-- EXERCISE BRIEF --
Could you please output all of the records exactly?

Stored data entries:
===== config.mk =====
export PLATFORM = sky130hd
export DESIGN_NAME = dcdt_timer
export DESIGN_NICKNAME = d
export VERILOG_FILES = /design/src/dcdt_pkg.sv /design/src/dcdt_timer.sv
export SDC_FILE = /design/constraint.sdc
export NUM_CORES = 1
export LEC_CHECK = 0
export BUFFER_PORTS_ARGS = -buffer_cell sky130_fd_sc_hd__buf_2
export CAP_MARGIN = 20
export CORE_UTILIZATION = 64
export CTS_CLUSTER_DIAMETER = 30
export DETAILED_ROUTE_END_ITERATION = 8
export PLACE_DENSITY = 0.85
export SYNTH_ARGS = -nofsm -noshare
export SYNTH_HDL_FRONTEND = slang
export SYNTH_SLANG_ARGS = --single-unit

===== constraint.sdc =====
create_clock -name mclk -period 4.5 [get_ports mclk]
set_clock_uncertainty 0.15 [all_clocks]
set_input_delay 0.225 -clock mclk [delete_from_list [all_inputs] [get_ports mclk]]
set_output_delay 0.225 -clock mclk [all_outputs]
set_load 0.005 [all_outputs]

-- REPLY TO THE EXERCISE --
===== config.mk =====
export PLATFORM = sky130hd
export DESIGN_NAME = dcdt_timer
export DESIGN_NICKNAME = d
export VERILOG_FILES = /design/src/dcdt_pkg.sv /design/src/dcdt_timer.sv
export SDC_FILE = /design/constraint.sdc
export NUM_CORES = 1
export LEC_CHECK = 0
export BUFFER_PORTS_ARGS = -buffer_cell sky130_fd_sc_hd__buf_2
export CAP_MARGIN = 20
export CORE_UTILIZATION = 64
export CTS_CLUSTER_DIAMETER = 30
export DETAILED_ROUTE_END_ITERATION = 8
export PLACE_DENSITY = 0.85
export SYNTH_ARGS = -nofsm -noshare
export SYNTH_HDL_FRONTEND = slang
export SYNTH_SLANG_ARGS = --single-unit

===== constraint.sdc =====
create_clock -name mclk -period 4.5 [get_ports mclk]
set_clock_uncertainty 0.15 [all_clocks]
set_input_delay 0.225 -clock mclk [delete_from_list [all_inputs] [get_ports mclk]]
set_output_delay 0.225 -clock mclk [all_outputs]
set_load 0.005 [all_outputs]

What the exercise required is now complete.